╭──

This design comes from an exercise in tuning for small area on the open sky130 flow, not from production work.
Only simulation tests tie the RTL to the original design; equivalence was not proved.
Power is estimated from default activity; no workload was simulated.

Setup of job 7071:
Design decodeStage, start of the top module:
module decodeStage (
    input  logic        CLK,
    input  logic        RESET,
    input  logic [31:0] fetchPc,
    input  logic [31:0] fetchInstr,
    input  logic        fetchValid,
    output logic        fetchReady,
    input  logic [4:0]  wbDest,
    input  logic [31:0] wbData,
    input  logic        wbValid,
    input  logic [4:0]  exeBypDest,
    input  logic [31:0] exeBypData,
    input  logic        exeBypValid,
    input  logic [4:0]  memBypDest,
    input  logic [31:0] memBypData,
    input  logic        memBypValid,
    output logic [31:0] exeInstr,
    output logic [31:0] exePc,
    output logic [31:0] exeOpA,
    output logic [31:0] exeOpB,
    output logic [4:0]  exeRegA,
    output logic [4:0]  exeRegB,
    output logic [4:0]  exeDestReg,
    output logic [31:0] exeMemWriteData,
    output logic        exeRegWrite,
    output logic [3:0]  exeAluOp,
    output logic        exeMemRead,
    output logic        exeMemWrite,
    output logic [4:0]  exeShamt,
    output logic        exeSys,
    output logic        exeValid,
    input  logic        exeReady,
    output logic [31:0] altPc,
    output logic        altPcValid,
  ...
Size in the first run: about 3,800 cells after synthesis, about 410 I/O pins, about 67,000 sq um of cells after synthesis.
clock: 10.0 ns
lec_check: 0
cap_margin: 20
core_margin: 2
core_utilization: 55
place_density: 0.65
slew_margin: 20
synth_hierarchical: 1
synth_minimum_keep_size: 0
standard.sh (not shown) runs the stock make flow with config.mk's settings and CLKGATE_MAP_FILE= SYNTH_SCRIPT=/design/flow/synth_recipe.tcl, a recipe that flattens the netlist after the stock synthesis.
==> flow/flow/run.sh <==
#!/bin/bash
# The standard layout, with these changes: the port buffers use the smallest
# buffer cell; clock tree synthesis adds no dummy loads and builds its leaves
# from clkbuf_8 cells driving up to 15 flip-flops within 50 um; after global
# routing, gates off the critical paths are downsized (ORFS's power recovery
# on all paths with slack).
set -euo pipefail
export BUFFER_PORTS_ARGS="-buffer_cell sky130_fd_sc_hd__buf_1"
export CTS_ARGS="-sink_clustering_enable -repair_clock_nets -dont_use_dummy_load -buf_list sky130_fd_sc_hd__clkbuf_8 -sink_clustering_size 15 -sink_clustering_max_diameter 50"
export RECOVER_POWER=100
bash standard.sh > standard.log 2>&1
Job 7071 had finished all stages when the layout checks came back failing, citing capacitance limit, slew limit.
The inputs of job 5675 differ from those of job 7071 as listed below.
==> flow/flow/run.sh <==
#!/bin/bash
# The standard layout, with two changes: the port buffers use the smallest
# buffer cell, and clock tree synthesis adds no dummy loads.
set -euo pipefail
export BUFFER_PORTS_ARGS="-buffer_cell sky130_fd_sc_hd__buf_1"
export CTS_ARGS="-sink_clustering_enable -repair_clock_nets -dont_use_dummy_load"
bash standard.sh > standard.log 2>&1
[summary]
Looking at the reports, job 5675 completed the entire flow and the layout it produced met the timing, design-rule and antenna checks.
Looking at post-route fraction of the period consumed by the critical path across job 7071 and job 5675, the one that comes out higher is job 7071.
Min clock group share of total power across job 7071 and job 5675: job 7071
Clock period minus final worst setup slack delta for job 5675 relative to job 7071: 0.86 ns lower
Higher endpoint required time on the critical path among job 7071 and job 5675: job 7071
Number of buffers inserted during clock tree synthesis came out higher on job 5675 than on job 7071.
#### Input delta (job 3126 over job 5675)
==> flow/run.sh (new file) <==
#!/bin/bash
# synth_recipe.tcl (not shown) runs the flow's synth.tcl, then flattens the netlist and writes it again
# the make line also repeats each setting of config.mk as NAME=value (left out here)
make -C /OpenROAD-flow-scripts/flow DESIGN_CONFIG=/design/flow/config.mk WORK_HOME=/design/flow/orfs CLKGATE_MAP_FILE= SYNTH_SCRIPT=/design/flow/synth_recipe.tcl finish
removed: flow/flow/run.sh
removed: flow/standard.sh
==> summary.txt <==
- Job 3126 vs. job 5675: number of cells on the critical path climbed 1, non-clock buffer contribution to total cell area climbed 3.0 points.
- Side by side, clock skew turned out lower in job 3126 than in job 5675.
- A top contributor to total power of sequential cells is what job 5675 shows, while combinational logic belongs to job 3126.
- Final cell count was lower in the run labelled job 5675.

========
== old ==
Starting RTL as in the previous note.
clock: 10.0 ns
lec_check: 0
cap_margin: 20
core_margin: 2
core_utilization: 55
place_density: 0.65
slew_margin: 20
synth_hierarchical: 1
synth_minimum_keep_size: 0
==> flow/flow/run.sh <==
#!/bin/bash
# The standard layout, with these changes: the port buffers use the smallest
# buffer cell; clock tree synthesis adds no dummy loads and builds its leaves
# from clkbuf_8 cells driving up to 15 flip-flops within 50 um.
set -euo pipefail
export BUFFER_PORTS_ARGS="-buffer_cell sky130_fd_sc_hd__buf_1"
export CTS_ARGS="-sink_clustering_enable -repair_clock_nets -dont_use_dummy_load -buf_list sky130_fd_sc_hd__clkbuf_8 -sink_clustering_size 15 -sink_clustering_max_diameter 50"
bash standard.sh > standard.log 2>&1
The inputs of new differ from those of old as listed below.
--- a/flow/config.mk
+++ b/flow/config.mk
@@ -10,3 +10,3 @@
 export CORE_UTILIZATION = 55
-export PLACE_DENSITY = 0.65
+export PLACE_DENSITY = 0.85
 export SLEW_MARGIN = 20
==> summary.txt <==
new ends up with a final period utilization that is 3.7 points higher than in old.
new against old: global-route wire length before repair comparable, fraction of the mapped netlist area in simple logic gates has remained practically unchanged, overall die height saw little to no change, setup slack went down 0.37 ns, standard cell area after detailed placement held steady.
Taking old as the reference, in new all-layer global routing usage went down 0.68 points; wire length on met3 moved up.

## static timing again, ports no longer ideal
The flow's constraints put no driver on any port. The routed layouts listed below were extracted and timed again, unchanged, in two steps. Step 1 sets driving cells, clkbuf_16 on the clock port and buf_2 on the other inputs (assumed; they add their load-dependent delay and slew). Step 2 adds t to the input delays and takes it off the output delays; t is the mean of the earliest and latest rising clock arrival at the registers after step 1. Input paths then give back, and output paths get back, about the clock's delay inside the block. Three values: ideal, step 1, step 2; two values: the first two.
| run | t (ns) | setup slack, ns | worst setup path after step 2 |
|---|---|---|---|
| job 7071 | 0.951 | 0.452 / 0.452 / 0.452 | register to register |
| job 5675 | 0.851 | 1.311 / 1.228 / 2.079 | register to output |
| job 3126 | 0.876 | 0.971 / 0.890 / 1.766 | register to output |
| old | 0.943 | 1.255 / 1.182 / 2.124 | register to output |
| new | 0.958 | 0.889 / 0.813 / 1.771 | register to output |
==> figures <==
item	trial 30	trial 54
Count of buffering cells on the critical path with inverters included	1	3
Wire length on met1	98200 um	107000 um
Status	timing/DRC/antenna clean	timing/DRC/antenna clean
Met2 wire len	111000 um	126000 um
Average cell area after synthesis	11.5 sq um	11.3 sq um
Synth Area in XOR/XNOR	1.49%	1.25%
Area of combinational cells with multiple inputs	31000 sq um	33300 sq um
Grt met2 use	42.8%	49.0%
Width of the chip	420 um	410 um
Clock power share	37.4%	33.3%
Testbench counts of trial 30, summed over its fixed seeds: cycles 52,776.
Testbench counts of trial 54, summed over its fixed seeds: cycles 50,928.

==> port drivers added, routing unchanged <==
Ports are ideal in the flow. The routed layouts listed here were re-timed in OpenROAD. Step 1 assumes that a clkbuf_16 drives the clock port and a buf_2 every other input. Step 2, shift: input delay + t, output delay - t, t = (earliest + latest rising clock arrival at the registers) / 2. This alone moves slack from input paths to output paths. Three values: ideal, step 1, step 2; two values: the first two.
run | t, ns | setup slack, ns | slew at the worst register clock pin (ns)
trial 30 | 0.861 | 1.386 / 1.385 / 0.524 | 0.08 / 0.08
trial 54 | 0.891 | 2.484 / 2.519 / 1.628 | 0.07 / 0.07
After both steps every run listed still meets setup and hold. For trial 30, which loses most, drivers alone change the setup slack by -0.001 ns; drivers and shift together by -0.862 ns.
From an optimization exercise on the open Yosys and OpenROAD flow, aimed at small area and a short achievable clock period; shortcuts taken in it are not production practice.
In this exercise RTL edits were held to simulation tests only and were not proved equivalent to the original.

==> build 61 <==
## conv_top
module conv_top (
    input  logic                 clk,
    input  logic                 rst_n,
    input  logic                 in_valid,
    input  logic [2-1:0][8-1:0] in_data,
    input  logic                 coef_wr,
    input  conv_pkg::chan_idx_t  coef_chan,
    input  conv_pkg::tap_idx_t   coef_addr,
    input  conv_pkg::coeff_t     coef_data,
    output logic                 out_valid,
    output logic [2-1:0][24-1:0] out_data
);
clock: 7.5 ns
lec_check: 0
abc_clock_period_in_ps: 3000
cap_margin: 20
core_margin: 2
core_utilization: 40
setup_slack_margin: 4.0
slew_margin: 20
tns_end_percent: 100
run.sh (not shown) runs the stock make flow with config.mk's settings and CLKGATE_MAP_FILE= SYNTH_SCRIPT=/design/flow/synth_recipe.tcl, a recipe that flattens the netlist after the stock synthesis.
==> trial 84 (differences from build 61) <==
ABC_CLOCK_PERIOD_IN_PS = 2800   (was 3000)
SETUP_SLACK_MARGIN = 4.7   (was 4.0)
==> trial 4 (differences from build 61) <==
--- a/flow/design.v
+++ b/flow/design.v
@@ -10,74 +10,61 @@
     typedef logic [$clog2(2)-1:0] chan_idx_t;
     typedef logic [$clog2(8)-1:0] coord_t;
 endpackage
 `default_nettype wire
 `timescale 1ns/10ps
 `default_nettype none
 module conv_mac (
     input  logic         clk,
-    input  logic [2:0]   late,       
+    input  logic         late,       
     input  logic [263:0] sr,         
     input  logic [199:0] coef,       
     input  logic [19:0]  x,          
     output logic [19:0]  sum
 );
     logic [7:0] a0, b0;
-    wire lt0 = late[0];
     assign a0 = sr[0 +: 8];
-    assign b0 = lt0 ? coef[192 +: 8] : coef[160 +: 8];
+    assign b0 = late ? coef[192 +: 8] : coef[160 +: 8];
     logic [7:0] a1, b1;
-    wire lt1 = late[1];
     assign a1 = sr[64 +: 8];
-    assign b1 = lt1 ? coef[152 +: 8] : coef[120 +: 8];
+    assign b1 = late ? coef[152 +: 8] : coef[120 +: 8];
     logic [7:0] a2, b2;
-    wire lt2 = late[2];
     assign a2 = sr[128 +: 8];
-    assign b2 = lt2 ? coef[112 +: 8] : coef[80 +: 8];
+    assign b2 = late ? coef[112 +: 8] : coef[80 +: 8];
     logic [7:0] a3, b3;
-    wire lt3 = late[0];
     assign a3 = sr[192 +: 8];
-    assign b3 = lt3 ? coef[72 +: 8] : coef[40 +: 8];
+    assign b3 = late ? coef[72 +: 8] : coef[40 +: 8];
     logic [7:0] a4, b4;
-    wire lt4 = late[1];
     assign a4 = sr[256 +: 8];
-    assign b4 = lt4 ? coef[32 +: 8] : coef[0 +: 8];
+    assign b4 = late ? coef[32 +: 8] : coef[0 +: 8];
     logic [7:0] a5, b5;
-    wire lt5 = late[2];
-    assign a5 = lt5 ? sr[8 +: 8] : sr[120 +: 8];
-    assign b5 = lt5 ? coef[184 +: 8] : coef[88 +: 8];
+    assign a5 = late ? sr[8 +: 8] : sr[120 +: 8];
+    assign b5 = late ? coef[184 +: 8] : coef[88 +: 8];
     logic [7:0] a6, b6;
-    wire lt6 = late[0];
-    assign a6 = lt6 ? sr[16 +: 8] : sr[168 +: 8];
-    assign b6 = lt6 ? coef[176 +: 8] : coef[64 +: 8];
+    assign a6 = late ? sr[16 +: 8] : sr[168 +: 8];
+    assign b6 = late ? coef[176 +: 8] : coef[64 +: 8];
     logic [7:0] a7, b7;
-    wire lt7 = late[1];
-    assign a7 = lt7 ? sr[24 +: 8] : sr[176 +: 8];
-    assign b7 = lt7 ? coef[168 +: 8] : coef[56 +: 8];
+    assign a7 = late ? sr[24 +: 8] : sr[176 +: 8];
+    assign b7 = late ? coef[168 +: 8] : coef[56 +: 8];
     logic [7:0] a8, b8;
-    wire lt8 = late[2];
-    assign a8 = lt8 ? sr[72 +: 8] : sr[184 +: 8];
-    assign b8 = lt8 ? coef[144 +: 8] : coef[48 +: 8];
+    assign a8 = late ? sr[72 +: 8] : sr[184 +: 8];
+    assign b8 = late ? coef[144 +: 8] : coef[48 +: 8];
     logic [7:0] a9, b9;
-    wire lt9 = late[0];
-    assign a9 = lt9 ? sr[80 +: 8] : sr[232 +: 8];
-    assign b9 = lt9 ? coef[136 +: 8] : coef[24 +: 8];
+    assign a9 = late ? sr[80 +: 8] : sr[232 +: 8];
+    assign b9 = late ? coef[136 +: 8] : coef[24 +: 8];
     logic [7:0] a10, b10;
-    wire lt10 = late[1];
-    assign a10 = lt10 ? sr[88 +: 8] : sr[240 +: 8];
-    assign b10 = lt10 ? coef[128 +: 8] : coef[16 +: 8];
+    assign a10 = late ? sr[88 +: 8] : sr[240 +: 8];
+    assign b10 = late ? coef[128 +: 8] : coef[16 +: 8];
     logic [7:0] a11, b11;
-    wire lt11 = late[2];
-    assign a11 = lt11 ? sr[136 +: 8] : sr[248 +: 8];
-    assign b11 = lt11 ? coef[104 +: 8] : coef[8 +: 8];
+    assign a11 = late ? sr[136 +: 8] : sr[248 +: 8];
+    assign b11 = late ? coef[104 +: 8] : coef[8 +: 8];
     logic [7:0] a12, b12;
-    wire lt12 = late[0];
     assign a12 = sr[144 +: 8];
-    assign b12 = lt12 ? coef[96 +: 8] : 8'd0;
+    assign b12 = late ? coef[96 +: 8] : 8'd0;
     wire pp0_0_0 = a0[0] & b0[0];
     wire pp0_0_1 = a0[0] & b0[1];
     wire pp0_0_2 = a0[0] & b0[2];
     wire pp0_0_3 = a0[0] & b0[3];
     wire pp0_0_4 = a0[0] & b0[4];
     wire pp0_0_5 = a0[0] & b0[5];
     wire pp0_0_6 = a0[0] & b0[6];
     wire pp0_0_7 = ~(a0[0] & b0[7]);
@@ -3157,17 +3144,16 @@
                 end
                 if (cc_q == c[0] && ca_q == 5'd25) bias[c] <= cd_q;
             end
         end
     end
     logic [2:0] col, row;   
     logic [NSR-1:0][15:0] sr;
     logic sr_late;    
-    logic [16:0] fl;   
     logic sr_row4;    
     logic [NST:1] vld;   
     logic [NST:1] lat;
     logic [NST:1] r4;
     always_ff @(posedge clk or negedge rst_n) begin
         if (!rst_n) begin
             col <= '0;
             row <= '0;
@@ -3177,18 +3163,16 @@
         end
     end
     always_ff @(posedge clk) begin
         if (v_q) begin
             sr[0] <= d_q;
             for (int i = 1; i < NSR; i++) sr[i] <= sr[i-1];
             sr_late <= col[2];
             sr_row4 <= row[2];
-            fl[0]   <= col[2];
-            for (int i = 1; i < 17; i++) fl[i] <= fl[i-1];
         end
     end
     always_ff @(posedge clk or negedge rst_n) begin
         if (!rst_n) begin
             vld <= '0;
         end else begin
             vld[1] <= v_q;
             for (int k = 2; k <= NST; k++) vld[k] <= vld[k-1];
@@ -3210,33 +3194,31 @@
         for (int k = XST + 1; k <= NST; k++) nfly = nfly + 2'(vld[k]);
     end
     genvar g;
     generate
         for (g = 0; g < 2; g++) begin : g_ch
             logic [NSR*8-1:0] srch;
             logic [19:0] xsel, sum;
             logic [18:0] hsel;
-            logic [2:0] ph;
             for (genvar i = 0; i < NSR; i++) begin : g_sr
                 assign srch[8*i +: 8] = sr[i][8*g +: 8];
             end
             always_comb begin
                 case (nfly)
                     2'd0:    hsel = e[g][2];
                     2'd1:    hsel = e[g][1];
                     2'd2:    hsel = e[g][0];
                     default: hsel = q[g][18:0];
                 endcase
             end
             assign xsel = lat[XST] ? {hsel[18], hsel} : {{12{bias[g][7]}}, bias[g]};
-            assign ph = (g == 0) ? {fl[16], !fl[12], fl[8]} : {!fl[4], fl[0], fl[8]};
             conv_mac mac_i (
                 .clk  (clk),
-                .late (ph),
+                .late (lat[1]),
                 .sr   (srch),
                 .coef (coef[g]),
                 .x    (xsel),
                 .sum  (sum)
             );
             always_ff @(posedge clk) begin
                 if (vld[NST]) begin
                     q[g]    <= sum;
ABC_CLOCK_PERIOD_IN_PS = default   (was 3000)
SETUP_SLACK_MARGIN = default   (was 4.0)
TNS_END_PERCENT = default   (was 100)
==> comparison <==
Between build 61 and trial 4, the lower global-route usage is in trial 4 (gap 3.7 points). Clock skew: build 61 < trial 4 < trial 84. The highest register-to-register slack belongs to trial 84, the lowest to trial 4. In build 61 the count of clock-buffer cells in the layout is lower than in trial 84, by 19. Cell area, lowest first: trial 4, trial 84, build 61. In trial 4 the hold slack is worse than in build 61, by 1.8 ps.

╰──

— PROBLEM STATEMENT —
Within the entries, find each line holding the string "flops". Reply with how many there are, as a number alone.

— EXPECTED ANSWER —
2